Your goal
Pull each line with the string "slave" from the entries.

Stored data
--

## src/rtl/sp_ram_ctrl_if.sv

```systemverilog
// rtl/sp_ram_ctrl_if.sv - request/response streams and RAM port of the single-port RAM controller
interface sp_ram_ctrl_if #(
  parameter int ADDR_WIDTH = 4,
  parameter int DATA_WIDTH = 8
);
  logic                  req_valid;
  logic                  req_ready;
  logic                  req_we;
  logic [ADDR_WIDTH-1:0] req_addr;
  logic [DATA_WIDTH-1:0] req_wdata;
  logic [DATA_WIDTH-1:0] req_bw;
  logic                  rsp_valid;
  logic                  rsp_ready;
  logic [DATA_WIDTH-1:0] rsp_rdata;
  logic                  init_done;
  logic [ADDR_WIDTH-1:0] mem_a;
  logic [DATA_WIDTH-1:0] mem_di;
  logic [DATA_WIDTH-1:0] mem_bw;
  logic                  mem_ce;
  logic                  mem_rdwen;
  logic [DATA_WIDTH-1:0] mem_do;

  modport slave (
    input  req_valid, req_we, req_addr, req_wdata, req_bw, rsp_ready, mem_do,
    output req_ready, rsp_valid, rsp_rdata, init_done,
    output mem_a, mem_di, mem_bw, mem_ce, mem_rdwen
  );

  modport master (
    output req_valid, req_we, req_addr, req_wdata, req_bw, rsp_ready, mem_do,
    input  req_ready, rsp_valid, rsp_rdata, init_done,
    input  mem_a, mem_di, mem_bw, mem_ce, mem_rdwen
  );
endinterface

```

## src/rtl/sp_ram_ctrl.sv

```systemverilog
// rtl/sp_ram_ctrl.sv - single-port RAM requester with optional zero-fill and credit-based response FIFO
module sp_ram_ctrl #(
  parameter int ADDR_WIDTH = 4,
  parameter int DATA_WIDTH = 8,
  parameter int RSP_DEPTH  = 3,
  parameter int INIT_ZERO  = 1
) (
  input  logic        clk,
  input  logic        rst,
  sp_ram_ctrl_if.slave bus
);
  localparam int DEPTH = 1 << ADDR_WIDTH;
  localparam int CW    = $clog2(RSP_DEPTH + 1);
  localparam int PW    = (RSP_DEPTH > 1) ? $clog2(RSP_DEPTH) : 1;
  localparam logic [ADDR_WIDTH-1:0] CNT_LAST = ADDR_WIDTH'(DEPTH - 1);
  localparam logic [CW:0]           CREDITS  = (CW + 1)'(RSP_DEPTH);
  localparam logic [PW-1:0]         PTR_LAST = PW'(RSP_DEPTH - 1);

  typedef enum logic {S_INIT, S_RUN} state_t;

  state_t                state, state_next;
  logic [ADDR_WIDTH-1:0] init_cnt;
  logic [DATA_WIDTH-1:0] fifo_mem [RSP_DEPTH];
  logic [PW-1:0]         wr_ptr, rd_ptr;
  logic [CW-1:0]         fifo_count;
  logic                  rd_inflight;
  logic                  credit, accept, push, pop;

  // A read in flight has a FIFO slot reserved, so a push can never overflow.
  assign credit = ({1'b0, fifo_count} + {{CW{1'b0}}, rd_inflight}) < CREDITS;
  assign push   = rd_inflight;
  assign pop    = bus.rsp_valid & bus.rsp_ready;

  assign bus.rsp_valid = ~rst & (fifo_count != '0);
  assign bus.rsp_rdata = fifo_mem[rd_ptr];
  assign bus.init_done = (state == S_RUN);

  always_ff @(posedge clk) begin
    if (rst) state <= S_INIT;
    else     state <= state_next;
  end

  always_comb begin
    state_next    = state;
    accept        = 1'b0;
    bus.req_ready = 1'b0;
    bus.mem_ce    = 1'b0;
    bus.mem_rdwen = 1'b0;
    bus.mem_a     = '0;
    bus.mem_di    = '0;
    bus.mem_bw    = '0;
    if (!rst) begin
      unique case (state)
        S_INIT: begin
          if (INIT_ZERO != 0) begin
            bus.mem_ce    = 1'b1;
            bus.mem_rdwen = 1'b1;
            bus.mem_bw    = '1;
            bus.mem_a     = init_cnt;
            if (init_cnt == CNT_LAST) state_next = S_RUN;
          end else begin
            state_next = S_RUN;
          end
        end
        S_RUN: begin
          bus.req_ready = credit;
          accept        = credit & bus.req_valid;
          if (accept) begin
            bus.mem_ce    = 1'b1;
            bus.mem_rdwen = bus.req_we;
            bus.mem_a     = bus.req_addr;
            bus.mem_di    = bus.req_wdata;
            bus.mem_bw    = bus.req_we ? bus.req_bw : '0;
          end
        end
      endcase
    end
  end

  always_ff @(posedge clk) begin
    if (rst) begin
      init_cnt    <= '0;
      rd_inflight <= 1'b0;
      wr_ptr      <= '0;
      rd_ptr      <= '0;
      fifo_count  <= '0;
    end else begin
      if (state == S_INIT) init_cnt <= init_cnt + 1'b1;
      rd_inflight <= accept & ~bus.req_we;
      if (push) wr_ptr <= (wr_ptr == PTR_LAST) ? '0 : wr_ptr + 1'b1;
      if (pop)  rd_ptr <= (rd_ptr == PTR_LAST) ? '0 : rd_ptr + 1'b1;
      unique case ({push, pop})
        2'b10:   fifo_count <= fifo_count + 1'b1;
        2'b01:   fifo_count <= fifo_count - 1'b1;
        default: fifo_count <= fifo_count;
      endcase
    end
  end

  // RAM DO is valid the cycle after a read strobe, which is exactly when rd_inflight is set.
  always_ff @(posedge clk) begin
    if (push) fifo_mem[wr_ptr] <= bus.mem_do;
  end
endmodule
```

## src/flat_wrapper.sv

```systemverilog
// flat-port wrapper written by rule: the top's interface ports become plain ports
module sp_ram_ctrl_flat 
#(
  parameter int ADDR_WIDTH = 4,
  parameter int DATA_WIDTH = 8,
  parameter int RSP_DEPTH  = 3,
  parameter int INIT_ZERO  = 1
)
  (clk, rst, bus_req_valid, bus_req_we, bus_req_addr, bus_req_wdata, bus_req_bw, bus_rsp_ready, bus_mem_do, bus_req_ready, bus_rsp_valid, bus_rsp_rdata, bus_init_done, bus_mem_a, bus_mem_di, bus_mem_bw, bus_mem_ce, bus_mem_rdwen);
  sp_ram_ctrl_if #(.ADDR_WIDTH(ADDR_WIDTH), .DATA_WIDTH(DATA_WIDTH)) bus_i ();
  input  logic clk;
  input  logic rst;
  input wire logic [$bits(bus_i.req_valid)-1:0] bus_req_valid;
  input wire logic [$bits(bus_i.req_we)-1:0] bus_req_we;
  input wire logic [$bits(bus_i.req_addr)-1:0] bus_req_addr;
  input wire logic [$bits(bus_i.req_wdata)-1:0] bus_req_wdata;
  input wire logic [$bits(bus_i.req_bw)-1:0] bus_req_bw;
  input wire logic [$bits(bus_i.rsp_ready)-1:0] bus_rsp_ready;
  input wire logic [$bits(bus_i.mem_do)-1:0] bus_mem_do;
  output wire logic [$bits(bus_i.req_ready)-1:0] bus_req_ready;
  output wire logic [$bits(bus_i.rsp_valid)-1:0] bus_rsp_valid;
  output wire logic [$bits(bus_i.rsp_rdata)-1:0] bus_rsp_rdata;
  output wire logic [$bits(bus_i.init_done)-1:0] bus_init_done;
  output wire logic [$bits(bus_i.mem_a)-1:0] bus_mem_a;
  output wire logic [$bits(bus_i.mem_di)-1:0] bus_mem_di;
  output wire logic [$bits(bus_i.mem_bw)-1:0] bus_mem_bw;
  output wire logic [$bits(bus_i.mem_ce)-1:0] bus_mem_ce;
  output wire logic [$bits(bus_i.mem_rdwen)-1:0] bus_mem_rdwen;
  assign bus_i.req_valid = bus_req_valid;
  assign bus_i.req_we = bus_req_we;
  assign bus_i.req_addr = bus_req_addr;
  assign bus_i.req_wdata = bus_req_wdata;
  assign bus_i.req_bw = bus_req_bw;
  assign bus_i.rsp_ready = bus_rsp_ready;
  assign bus_i.mem_do = bus_mem_do;
  assign bus_req_ready = bus_i.req_ready;
  assign bus_rsp_valid = bus_i.rsp_valid;
  assign bus_rsp_rdata = bus_i.rsp_rdata;
  assign bus_init_done = bus_i.init_done;
  assign bus_mem_a = bus_i.mem_a;
  assign bus_mem_di = bus_i.mem_di;
  assign bus_mem_bw = bus_i.mem_bw;
  assign bus_mem_ce = bus_i.mem_ce;
  assign bus_mem_rdwen = bus_i.mem_rdwen;
  sp_ram_ctrl #(.ADDR_WIDTH(ADDR_WIDTH), .DATA_WIDTH(DATA_WIDTH), .RSP_DEPTH(RSP_DEPTH), .INIT_ZERO(INIT_ZERO)) u_core (.clk(clk), .rst(rst), .bus(bus_i));
endmodule
```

--

Output for this exercise
  modport slave (
  sp_ram_ctrl_if.slave bus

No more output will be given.